What you have to do?

You have to generate an expression that equals $1$ and post it on this note in the following format:

"Here's my entry: <expression> = 1"

Rules And Regulations:

• The expression must be original and it must equal one.

• Every member is allowed only 1 entry. You can update your entry by editing your comment, or deleting it and adding a new one.

• Submission of famous identities is prohibited. For example : Proposing Euler's identity in this form: $-e^{i\pi}=1$ is not allowed.

• Just modifying the known identities/equations to make them equal 1 is prohibited. For example: We all know in $\Delta ABC , \sum \tan A = \prod \tan A$ , so submitting it in this form: $\dfrac{\sum \tan A}{\prod \tan A}=1$ is not allowed.
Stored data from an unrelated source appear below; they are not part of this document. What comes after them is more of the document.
[src/rtl/cronometro_controle.sv]
// Stopwatch control: key FSM, 0.1 s prescaler, seconds/tenths counters and
// lap (display freeze) flag.
module cronometro_controle #(
    parameter int CLK_HZ   = 50_000_000,
    parameter int TICK_DIV = CLK_HZ / 10
) (
    input  logic       clk,
    input  logic       rst_n,
    input  logic       key_inicia_n,
    input  logic       key_pausa_n,
    input  logic       key_para_n,
    input  logic       key_zera_n,
    output logic [9:0] seg,
    output logic [3:0] dec,
    output logic       enable,
    output logic [2:0] estado_atual
);

    import cronometro_pkg::*;

    localparam int            PW        = $clog2(TICK_DIV);
    localparam logic [PW-1:0] TICK_LAST = PW'(TICK_DIV - 1);

    logic [3:0] w_keys_n;
    logic [3:0] w_pulso;
    logic       w_zera;
    logic       w_para;
    logic       w_pausa;
    logic       w_inicia;
    logic       w_tick;
    logic       w_overflow;
    logic       w_lap;
    estado_t    w_base;
    estado_t    w_estado_next;

    estado_t       r_estado;
    logic [PW-1:0] r_presc;
    logic [9:0]    r_seg;
    logic [3:0]    r_dec;
    logic          r_congelado;
    logic [2:0]    r_pausa_lvl;

    assign w_keys_n = {key_zera_n, key_para_n, key_pausa_n, key_inicia_n};

    genvar gi;
    generate
        for (gi = 0; gi < 4; gi++) begin : g_key
            detector_borda u_det (
                .clk   (clk),
                .rst_n (rst_n),
                .key_n (w_keys_n[gi]),
                .pulso (w_pulso[gi])
            );
        end
    endgenerate

    // Strict priority: only the highest-priority pulse is considered at all.
    assign w_zera   = w_pulso[3];
    assign w_para   = w_pulso[2] & ~w_pulso[3];
    assign w_pausa  = w_pulso[1] & ~w_pulso[2] & ~w_pulso[3];
    assign w_inicia = w_pulso[0] & ~w_pulso[1] & ~w_pulso[2] & ~w_pulso[3];

    assign w_tick     = (r_estado == CONTANDO) && (r_presc == TICK_LAST);
    assign w_overflow = w_tick && (r_seg == SEG_MAX) && (r_dec == DEC_MAX);
    // The tick acts first; key transitions start from the post-tick state.
    assign w_base     = w_overflow ? PARADO : r_estado;

    always_ff @(posedge clk or negedge rst_n) begin
        if (!rst_n) begin
            r_estado <= ZERADO;
        end else begin
            r_estado <= w_estado_next;
        end
    end

    always_comb begin
        w_estado_next = w_base;
        w_lap         = 1'b0;
        case (w_base)
            ZERADO: begin
                if (w_inicia) w_estado_next = CONTANDO;
            end
            CONTANDO: begin
                if (w_zera) begin
                    if (!r_pausa_lvl[2]) w_lap = 1'b1;
                    else                 w_estado_next = ZERADO;
                end else if (w_para) begin
                    w_estado_next = PARADO;
                end else if (w_pausa) begin
                    w_estado_next = PAUSADO;
                end
            end
            PAUSADO: begin
                if (w_zera)        w_estado_next = ZERADO;
                else if (w_para)   w_estado_next = PARADO;
                else if (w_inicia) w_estado_next = CONTANDO;
            end
            PARADO: begin
                if (w_zera) w_estado_next = ZERADO;
            end
            default: w_estado_next = ZERADO;
        endcase
    end

    // Pausa level delayed to line up with the registered press pulses.
    always_ff @(posedge clk or negedge rst_n) begin
        if (!rst_n) begin
            r_pausa_lvl <= 3'b111;
        end else begin
            r_pausa_lvl <= {r_pausa_lvl[1:0], key_pausa_n};
        end
    end

    always_ff @(posedge clk or negedge rst_n) begin
        if (!rst_n) begin
            r_presc     <= '0;
            r_seg       <= 10'd0;
            r_dec       <= 4'd0;
            r_congelado <= 1'b0;
        end else begin
            if (w_estado_next == ZERADO) begin
                r_presc <= '0;
                r_seg   <= 10'd0;
                r_dec   <= 4'd0;
            end else begin
                if (r_estado == CONTANDO) begin
                    r_presc <= w_tick ? '0 : r_presc + 1'b1;
                end
                if (w_tick && !w_overflow) begin
                    if (r_dec == DEC_MAX) begin
                        r_dec <= 4'd0;
                        r_seg <= r_seg + 10'd1;
                    end else begin
                        r_dec <= r_dec + 4'd1;
                    end
                end
            end
            if (w_estado_next == ZERADO || w_estado_next == PARADO) begin
                r_congelado <= 1'b0;
            end else if (w_lap) begin
                r_congelado <= ~r_congelado;
            end
        end
    end

    assign seg          = r_seg;
    assign dec          = r_dec;
    assign enable       = ~r_congelado;
    assign estado_atual = r_estado;

endmodule
[config.mk]
export PLATFORM = sky130hd
export DESIGN_NAME = cronometro_controle
export DESIGN_NICKNAME = d
export VERILOG_FILES = /design/src/rtl/cronometro_pkg.sv /design/src/rtl/cronometro_controle_detector_borda.sv /design/src/rtl/cronometro_controle.sv
export SDC_FILE = /design/constraint.sdc
export NUM_CORES = 1
export LEC_CHECK = 0
export CORE_UTILIZATION = 51
export DETAILED_ROUTE_END_ITERATION = 10
export HOLD_SLACK_MARGIN = 0.03
export PLACE_DENSITY = 0.73
export SETUP_SLACK_MARGIN = 0.1
export SLEW_MARGIN = 20
export SYNTH_ARGS = -nofsm -noshare
export SYNTH_HDL_FRONTEND = slang
export SYNTH_SLANG_ARGS = --single-unit
[constraint.sdc]
create_clock -name clk -period 4.2 [get_ports clk]
set_input_delay 0.84 -clock clk [delete_from_list [all_inputs] [get_ports clk]]
set_output_delay 0.84 -clock clk [all_outputs]
set_load 0.01 [all_outputs]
• Trivial proposals like $2-1=1$ or $\dfrac{a\times 1}{a}=1$ or putting some numbers to force the expression to be equal to $1$ are not expected.

• Irrelevant/abusive comments would be deleted.

• Please follow the rules and regulations.

Details about the contest:

• This contest starts from the time this note is posted and ends on 18 October 2015 at 3:30 pm GMT. The entries after this time won't be accepted.

• The entry with the maximum value of $upvotes$ will be declared the winning entry. The member who posted that entry will be the Winner of the Unity Is Strength Contest. So please Do Upvote all the entries you like, and even if you downvote any entries ,it won't affect the score of that/those individuals.

• The results will be announced at any day in the next week of the last date of submission.

The contest starts now. Please like,reshare this note so that it will reach most of the brilliantians!

Best Of Luck! Note by Nihar Mahajan
5 years, 8 months ago

This discussion board is a place to discuss our Daily Challenges and the math and science related to those challenges. Explanations are more than just a solution — they should explain the steps and thinking strategies that you used to obtain the solution. Comments should further the discussion of math and science.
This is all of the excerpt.